O cancro do cólon linha celular KM12C humana (de Professor IJ Fidler, Anderson cancer Center, TX), não tratada ou tratada por RNA mediada por lentivírus interferência (RNAi) contra o gene PPAR δ do nosso estudo anterior [10], foram usados. As células foram mantidas em meio mínimo essencial de Eagle (MEM), com sais de Earle, L-glutamina e aminoácidos não essenciais (Sigma-Aldrich), suplementado com 1,5% de NaHCO3, 1 mM de Na-piruvato (Invitrogen, Carlsbad, CA, EUA), 1 × MEM solução vitamínica (Invitrogen), 1% de penicilina-estreptomicina (Invitrogen), 1 ug /ml de puromicina (apenas para as células tratadas para manter a pureza) e soro fetal de bovino 10% (Invitrogen). A expressão de PPAR ô foram silenciados de forma estável nas células tratadas por RNAi mediada por lentivírus como examinado no nosso estudo anterior [10].

O estabelecimento de xenoenxertos de tumor em ratinhos nus

quarenta e oito camundongos nu feminino de seis semanas de idade foram adquiridos a partir de Sichuan Universidade de animais de Laboratório Center (Chengdu, China). Os ratinhos foram mantidas durante 7 dias numa unidade de cuidados animais convencional antes do início do estudo.
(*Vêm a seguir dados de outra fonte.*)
File: src/hdl/ole_pkg.sv
`timescale 1ns / 1ps

package ole_pkg;

   // default geometry
   localparam int LIST_DEPTH  = 64;
   localparam int VALUE_WIDTH = 32;

   // port field widths
   localparam int OP_W     = 4;
   localparam int POS_W    = 6;
   localparam int VAL_IO_W = 32;
   localparam int STS_W    = 2;
   localparam int IDX_IO_W = 6;
   localparam int CNT_IO_W = 7;

   typedef enum logic [OP_W-1:0] {
      OP_APPEND    = 4'd0,
      OP_INSERT    = 4'd1,
      OP_SET       = 4'd2,
      OP_FIND      = 4'd3,
      OP_REM_VALUE = 4'd4,
      OP_REM_INDEX = 4'd5,
      OP_REM_LAST  = 4'd6,
      OP_GET       = 4'd7,
      OP_CLEAR     = 4'd8
   } op_type;

   localparam logic [STS_W-1:0] STS_OK   = 2'd0;
   localparam logic [STS_W-1:0] STS_FULL = 2'd1;
   localparam logic [STS_W-1:0] STS_BAD  = 2'd2;

endpackage

File: src/hdl/ordered_list_engine_core.sv
`timescale 1ns / 1ps

// Ordered list engine: an ordered list of up to DEPTH values held in a RAM,
// plus a count of valid entries.
// Request channel (req_valid/req_ready): op, position, value_in. One request
// is worked at a time; req_ready is high only while the sequencer is idle.
// Response channel (rsp_valid/rsp_ready): status, value_out, index_out and
// entry_count, one response per request, held in an output register, so a
// new request is taken while the previous response still waits.
// Work per request, with N the entry count and p the position:
//   append, set, clear, failures on entry: straight to the response
//   get, remove last: one RAM read
//   find: reads from entry 0 up to the match, or all N on a miss
//   remove value: reads all N entries, hit or miss, moving those past the match down
//   remove at index: reads entry p, then moves the N - 1 - p above it down
//   insert: moves the N - p entries from p up, then writes the new value
// The walk over the RAM reads one entry and writes one per cycle through
// its single read and single write port.
// Reset (synchronous, active high) empties the list and drops any pending
// response; RAM contents are not cleared, as only entries below the count
// are ever read. A stalled receiver holds the response register and the
// sequencer waits in its final state until the register frees up.
module ordered_list_engine_core #(
   parameter int DEPTH       = ole_pkg::LIST_DEPTH,
   parameter int VALUE_WIDTH = ole_pkg::VALUE_WIDTH
) (
   input  logic                          clock,
   input  logic                          reset,
   input  logic                          req_valid,
   output logic                          req_ready,
   input  logic [ole_pkg::OP_W-1:0]      req_op,
   input  logic [ole_pkg::POS_W-1:0]     req_position,
   input  logic [ole_pkg::VAL_IO_W-1:0]  req_value_in,
   output logic                          rsp_valid,
   input  logic                          rsp_ready,
   output logic [ole_pkg::STS_W-1:0]     rsp_status,
   output logic [ole_pkg::VAL_IO_W-1:0]  rsp_value_out,
   output logic [ole_pkg::IDX_IO_W-1:0]  rsp_index_out,
   output logic [ole_pkg::CNT_IO_W-1:0]  rsp_entry_count
);
   import ole_pkg::*;

   localparam int IDX_W = (DEPTH > 1) ? $clog2(DEPTH) : 1;
   localparam int CNT_W = $clog2(DEPTH + 1);
   localparam int CMP_W = (CNT_W > POS_W) ? CNT_W : POS_W;

   typedef enum logic [5:0] {
      S_IDLE = 6'b000001,
      S_SCAN = 6'b000010,   // walk for a match, or single read by index
      S_SHUP = 6'b000100,   // insert: move entries up
      S_INS  = 6'b001000,   // insert: drop new value in the gap
      S_SHDN = 6'b010000,   // remove: move entries down
      S_DONE = 6'b100000    // hand result to response register
   } state_type;

   state_type              state_ff, state_in;
   logic [CNT_W-1:0]       count_ff, count_in;
   logic [IDX_W-1:0]       ptr_ff, ptr_in;
   logic [IDX_W-1:0]       tgt_ff, tgt_in;
   op_type                 op_ff, op_in;
   logic [VALUE_WIDTH-1:0] val_ff, val_in;
   logic                   by_idx_ff, by_idx_in;

   logic [STS_W-1:0]       res_status_ff, res_status_in;
   logic [VALUE_WIDTH-1:0] res_value_ff, res_value_in;
   logic [IDX_W-1:0]       res_index_ff, res_index_in;

   logic                   rsp_valid_ff, rsp_valid_in;
   logic [STS_W-1:0]       rsp_status_ff, rsp_status_in;
   logic [VAL_IO_W-1:0]    rsp_value_ff, rsp_value_in;
   logic [IDX_IO_W-1:0]    rsp_index_ff, rsp_index_in;
   logic [CNT_IO_W-1:0]    rsp_count_ff, rsp_count_in;

   logic                   ram_we;
   logic [IDX_W-1:0]       ram_waddr;
   logic [VALUE_WIDTH-1:0] ram_wdata;
   logic [IDX_W-1:0]       ram_raddr;
   logic [VALUE_WIDTH-1:0] ram_rdata;

   // request decode helpers
   logic [VALUE_WIDTH-1:0] req_val;
   logic [CMP_W-1:0]       pos_c, cnt_c;
   logic [CNT_W-1:0]       count_m1;
   logic [IDX_W-1:0]       last_idx, cnt_idx, pos_idx;
   logic                   full, empty, pos_ok, hit;

   assign req_val  = VALUE_WIDTH'(req_value_in);
   assign pos_c    = CMP_W'(req_position);
   assign cnt_c    = CMP_W'(count_ff);
   assign count_m1 = count_ff - CNT_W'(1);
   assign last_idx = count_m1[IDX_W-1:0];
   assign cnt_idx  = count_ff[IDX_W-1:0];
   assign pos_idx  = pos_c[IDX_W-1:0];
   assign full     = (count_ff == CNT_W'(DEPTH));
   assign empty    = (count_ff == '0);
   assign pos_ok   = (pos_c < cnt_c);
   assign hit      = by_idx_ff || (ram_rdata == val_ff);

   ole_ram #(
      .WIDTH (VALUE_WIDTH),
      .DEPTH (DEPTH)
   ) u_ram (
      .clock   (clock),
      .wr_en   (ram_we),
      .wr_addr (ram_waddr),
      .wr_data (ram_wdata),
      .rd_addr (ram_raddr),
      .rd_data (ram_rdata)
   );

   assign req_ready = (state_ff == S_IDLE);

   always_comb begin
      state_in      = state_ff;
      count_in      = count_ff;
      ptr_in        = ptr_ff;
      tgt_in        = tgt_ff;
      op_in         = op_ff;
      val_in        = val_ff;
      by_idx_in     = by_idx_ff;
      res_status_in = res_status_ff;
      res_value_in  = res_value_ff;
      res_index_in  = res_index_ff;
      rsp_valid_in  = rsp_valid_ff && !rsp_ready;
      rsp_status_in = rsp_status_ff;
      rsp_value_in  = rsp_value_ff;
      rsp_index_in  = rsp_index_ff;
      rsp_count_in  = rsp_count_ff;
      ram_we        = 1'b0;
      ram_waddr     = ptr_ff;
      ram_wdata     = val_ff;
      ram_raddr     = ptr_ff;

      case (state_ff)
         S_IDLE: begin
            if (req_valid) begin
               op_in         = op_type'(req_op);
               val_in        = req_val;
               res_status_in = STS_OK;
               res_value_in  = '0;
               res_index_in  = '0;
               state_in      = S_DONE;
               case (req_op)
                  OP_APPEND: begin
                     if (full) begin
                        res_status_in = STS_FULL;
                     end else begin
                        ram_we    = 1'b1;
                        ram_waddr = cnt_idx;
                        ram_wdata = req_val;
                        count_in  = count_ff + CNT_W'(1);
                     end
                  end
                  OP_INSERT: begin
                     if (full) begin
                        res_status_in = STS_FULL;
                     end else if (pos_c >= cnt_c) begin
                        // clamped to the end: plain append
                        ram_we    = 1'b1;
                        ram_waddr = cnt_idx;
                        ram_wdata = req_val;
                        count_in  = count_ff + CNT_W'(1);
                     end else begin
                        tgt_in    = pos_idx;
                        ptr_in    = last_idx;
                        ram_raddr = last_idx;
                        state_in  = S_SHUP;
                     end
                  end
                  OP_SET: begin
                     if (pos_ok) begin
                        ram_we    = 1'b1;
                        ram_waddr = pos_idx;
                        ram_wdata = req_val;
                     end else begin
                        res_status_in = STS_BAD;
                     end
                  end
                  OP_FIND, OP_REM_VALUE: begin
                     if (empty) begin
                        res_status_in = STS_BAD;
                     end else begin
                        ptr_in    = '0;
                        ram_raddr = '0;
                        by_idx_in = 1'b0;
                        state_in  = S_SCAN;
                     end
                  end
                  OP_REM_INDEX, OP_GET: begin
                     if (pos_ok) begin
                        ptr_in    = pos_idx;
                        ram_raddr = pos_idx;
                        by_idx_in = 1'b1;
                        state_in  = S_SCAN;
                     end else begin
                        res_status_in = STS_BAD;
                     end
                  end
                  OP_REM_LAST: begin
                     if (empty) begin
                        res_status_in = STS_BAD;
                     end else begin
                        ptr_in    = last_idx;
                        ram_raddr = last_idx;
                        by_idx_in = 1'b1;
                        state_in  = S_SCAN;
                     end
                  end
                  OP_CLEAR: begin
                     count_in = '0;
                  end
                  default: begin
                     res_status_in = STS_BAD;
                  end
               endcase
            end
         end

         S_SCAN: begin
            // ram_rdata holds entries[ptr_ff]; prefetch the next one
            ram_raddr = ptr_ff + IDX_W'(1);
            if (hit) begin
               case (op_ff)
                  OP_FIND: begin
                     res_index_in = ptr_ff;
                     state_in     = S_DONE;
                  end
                  OP_GET: begin
                     res_value_in = ram_rdata;
                     state_in     = S_DONE;
                  end
                  default: begin
                     res_value_in = ram_rdata;
                     if (ptr_ff == last_idx) begin
                        count_in = count_m1;
                        state_in = S_DONE;
                     end else begin
                        ptr_in   = ptr_ff + IDX_W'(1);
                        state_in = S_SHDN;
                     end
                  end
               endcase
            end else if (ptr_ff == last_idx) begin
               res_status_in = STS_BAD;
               state_in      = S_DONE;
            end else begin
               ptr_in = ptr_ff + IDX_W'(1);
            end
         end

         S_SHDN: begin
            ram_we    = 1'b1;
            ram_waddr = ptr_ff - IDX_W'(1);
            ram_wdata = ram_rdata;
            ram_raddr = ptr_ff + IDX_W'(1);
            if (ptr_ff == last_idx) begin
               count_in = count_m1;
               state_in = S_DONE;
            end else begin
               ptr_in = ptr_ff + IDX_W'(1);
            end
         end

         S_SHUP: begin
            ram_we    = 1'b1;
            ram_waddr = ptr_ff + IDX_W'(1);
            ram_wdata = ram_rdata;
            ram_raddr = ptr_ff - IDX_W'(1);
            if (ptr_ff == tgt_ff) begin
               state_in = S_INS;
            end else begin
               ptr_in = ptr_ff - IDX_W'(1);
            end
         end

         S_INS: begin
            ram_we    = 1'b1;
            ram_waddr = tgt_ff;
            ram_wdata = val_ff;
            count_in  = count_ff + CNT_W'(1);
            state_in  = S_DONE;
         end

         S_DONE: begin
            if (!rsp_valid_ff || rsp_ready) begin
               rsp_valid_in  = 1'b1;
               rsp_status_in = res_status_ff;
               rsp_value_in  = VAL_IO_W'(res_value_ff);
               rsp_index_in  = IDX_IO_W'(res_index_ff);
               rsp_count_in  = CNT_IO_W'(count_ff);
               state_in      = S_IDLE;
            end
         end

         default: begin
            state_in = S_IDLE;
         end
      endcase
   end

   always_ff @(posedge clock) begin
      if (reset) begin
         state_ff     <= S_IDLE;
         count_ff     <= '0;
         rsp_valid_ff <= 1'b0;
      end else begin
         state_ff     <= state_in;
         count_ff     <= count_in;
         rsp_valid_ff <= rsp_valid_in;
      end
   end

   always_ff @(posedge clock) begin
      ptr_ff        <= ptr_in;
      tgt_ff        <= tgt_in;
      op_ff         <= op_in;
      val_ff        <= val_in;
      by_idx_ff     <= by_idx_in;
      res_status_ff <= res_status_in;
      res_value_ff  <= res_value_in;
      res_index_ff  <= res_index_in;
      rsp_status_ff <= rsp_status_in;
      rsp_value_ff  <= rsp_value_in;
      rsp_index_ff  <= rsp_index_in;
      rsp_count_ff  <= rsp_count_in;
   end

   assign rsp_valid       = rsp_valid_ff;
   assign rsp_status      = rsp_status_ff;
   assign rsp_value_out   = rsp_value_ff;
   assign rsp_index_out   = rsp_index_ff;
   assign rsp_entry_count = rsp_count_ff;

endmodule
Os ratinhos foram anestesiados por injecção intra-peritoneal de pentobarbital (65 mg /kg, Catálogo No.p3636, Sigma-Aldrich, Suécia). As células KM12C quer com silenciados estavelmente PPAR δ ou não tratada foram então injectados por via subcutânea (2 × 10

6 células /murganho em 100 uL de PBS) no flanco direito de cada ratinho (24 ratinhos por grupo). Vinte e quatro horas após a inoculação, doze ratinhos seleccionados aleatoriamente de cada grupo foram injectados com bevacizumab (Avastin ™, Genentech, CA) através da veia da cauda a 5 mg /kg de peso corporal. O crescimento do tumor foi monitorizado em intervalos regulares por medição de dois diâmetros do tumor usando compassos de calibre electrónicos. O volume do tumor foi calculada com a seguinte fórmula: (comprimento x largura

2) /2. Os ratinhos foram sacrificados 25 dias após a inoculação, e os tumores foram fixados em formalina neutra a 10%. Os procedimentos foram operados de forma cega por um investigador (L. Yang) sem o conhecimento de agrupar informações

declaração de Ética:. O manejo dos animais foi realizado em estrita conformidade com as recomendações contidas no Guia para o Cuidado e uso de Animais de laboratório do National Institutes of Health. O protocolo foi aprovado pela aprovado pelo Comité de animal Experimental de Ética da Universidade de Sichuan. Todos cirurgia foi realizada sob anestesia pentobarbital de sódio, e todos os esforços foram feitos para minimizar o sofrimento.

Hematoxilina e Eosina (HE)

Os xenoenxertos de ratinhos foram regularmente incorporados em paraffinum e depois seccionados a uma espessura de 5 um. Os cortes foram desparafinados em xileno, re-hidratadas em etanol, lavadas em água destilada, e em seguida fixadas com formaldeído a 4%, coradas com hematoxilina e eosina Ehrlich (Sigma-Aldrich), seguido por desidratação em álcool graduado. As lâminas foram montadas e analisadas em microscópio de luz.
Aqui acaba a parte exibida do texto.